> **Activity**: Report all lines from the entries below in which "cells" appears.

[Dataset entries]
--

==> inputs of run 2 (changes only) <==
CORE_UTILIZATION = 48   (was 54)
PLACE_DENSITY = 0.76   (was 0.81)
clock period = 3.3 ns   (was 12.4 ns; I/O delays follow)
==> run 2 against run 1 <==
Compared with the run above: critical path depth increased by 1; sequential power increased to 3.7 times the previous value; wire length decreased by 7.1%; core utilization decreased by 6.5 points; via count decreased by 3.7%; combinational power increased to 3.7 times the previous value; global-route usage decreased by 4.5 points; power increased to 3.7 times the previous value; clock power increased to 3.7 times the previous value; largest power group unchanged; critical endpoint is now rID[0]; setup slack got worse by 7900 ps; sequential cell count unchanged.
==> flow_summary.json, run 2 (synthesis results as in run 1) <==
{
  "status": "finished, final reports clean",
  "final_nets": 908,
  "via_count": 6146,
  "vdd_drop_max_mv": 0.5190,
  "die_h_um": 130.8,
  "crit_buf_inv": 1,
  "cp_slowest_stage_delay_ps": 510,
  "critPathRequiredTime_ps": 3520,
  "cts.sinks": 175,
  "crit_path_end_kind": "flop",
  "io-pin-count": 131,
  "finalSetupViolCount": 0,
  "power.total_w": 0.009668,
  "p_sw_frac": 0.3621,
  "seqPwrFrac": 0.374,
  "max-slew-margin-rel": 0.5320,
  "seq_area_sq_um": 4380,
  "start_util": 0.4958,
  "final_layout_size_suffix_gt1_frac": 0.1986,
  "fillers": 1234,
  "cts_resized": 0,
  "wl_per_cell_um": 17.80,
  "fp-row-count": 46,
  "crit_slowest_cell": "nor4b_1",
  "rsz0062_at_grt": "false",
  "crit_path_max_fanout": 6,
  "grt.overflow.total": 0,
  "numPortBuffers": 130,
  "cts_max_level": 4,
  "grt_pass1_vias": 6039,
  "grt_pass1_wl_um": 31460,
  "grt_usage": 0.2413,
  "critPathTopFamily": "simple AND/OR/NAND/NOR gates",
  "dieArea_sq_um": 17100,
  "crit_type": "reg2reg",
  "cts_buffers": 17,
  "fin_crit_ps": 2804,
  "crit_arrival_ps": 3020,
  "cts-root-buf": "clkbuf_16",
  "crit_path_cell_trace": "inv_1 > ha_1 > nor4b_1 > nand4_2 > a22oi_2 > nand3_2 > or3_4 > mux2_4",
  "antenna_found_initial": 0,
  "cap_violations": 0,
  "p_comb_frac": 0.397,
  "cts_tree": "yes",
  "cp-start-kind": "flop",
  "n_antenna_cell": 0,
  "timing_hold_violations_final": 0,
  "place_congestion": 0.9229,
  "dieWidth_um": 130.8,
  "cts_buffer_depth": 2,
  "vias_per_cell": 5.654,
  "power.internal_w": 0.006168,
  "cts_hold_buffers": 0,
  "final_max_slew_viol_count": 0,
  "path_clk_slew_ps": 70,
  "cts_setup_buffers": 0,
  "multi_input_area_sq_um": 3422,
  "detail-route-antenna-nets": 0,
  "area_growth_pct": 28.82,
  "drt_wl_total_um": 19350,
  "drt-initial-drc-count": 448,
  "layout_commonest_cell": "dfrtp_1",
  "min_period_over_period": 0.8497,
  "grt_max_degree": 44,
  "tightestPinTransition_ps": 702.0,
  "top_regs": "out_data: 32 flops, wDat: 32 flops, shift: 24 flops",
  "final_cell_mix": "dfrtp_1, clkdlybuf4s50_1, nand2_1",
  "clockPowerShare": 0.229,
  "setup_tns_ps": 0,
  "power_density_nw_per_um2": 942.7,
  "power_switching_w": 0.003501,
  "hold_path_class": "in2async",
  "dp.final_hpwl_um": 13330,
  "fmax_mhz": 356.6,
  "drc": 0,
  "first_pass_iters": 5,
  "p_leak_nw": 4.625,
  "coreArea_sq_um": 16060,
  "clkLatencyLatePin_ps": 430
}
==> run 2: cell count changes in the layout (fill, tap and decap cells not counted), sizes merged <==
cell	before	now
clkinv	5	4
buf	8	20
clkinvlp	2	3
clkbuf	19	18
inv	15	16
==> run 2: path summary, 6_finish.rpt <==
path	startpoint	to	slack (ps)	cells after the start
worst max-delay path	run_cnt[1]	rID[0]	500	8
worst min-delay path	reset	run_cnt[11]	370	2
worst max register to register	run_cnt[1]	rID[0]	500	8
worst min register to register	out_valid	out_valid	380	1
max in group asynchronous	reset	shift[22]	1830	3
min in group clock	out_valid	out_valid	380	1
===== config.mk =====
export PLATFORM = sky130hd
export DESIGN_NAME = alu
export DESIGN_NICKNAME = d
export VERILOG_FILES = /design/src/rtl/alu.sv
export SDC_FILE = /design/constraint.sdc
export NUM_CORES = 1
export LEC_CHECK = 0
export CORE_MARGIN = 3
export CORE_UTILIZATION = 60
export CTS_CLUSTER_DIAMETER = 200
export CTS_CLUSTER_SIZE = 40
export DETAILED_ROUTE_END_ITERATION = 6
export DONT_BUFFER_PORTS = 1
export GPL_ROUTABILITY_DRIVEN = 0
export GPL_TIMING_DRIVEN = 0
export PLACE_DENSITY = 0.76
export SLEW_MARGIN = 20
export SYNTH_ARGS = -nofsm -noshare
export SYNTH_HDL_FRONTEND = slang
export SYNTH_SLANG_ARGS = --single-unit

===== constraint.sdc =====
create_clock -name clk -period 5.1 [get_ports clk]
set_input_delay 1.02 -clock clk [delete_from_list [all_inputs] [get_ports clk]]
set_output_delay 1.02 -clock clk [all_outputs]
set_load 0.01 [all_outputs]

--

> **Exercise solution**:
==> run 2: cell count changes in the layout (fill, tap and decap cells not counted), sizes merged <==
path	startpoint	to	slack (ps)	cells after the start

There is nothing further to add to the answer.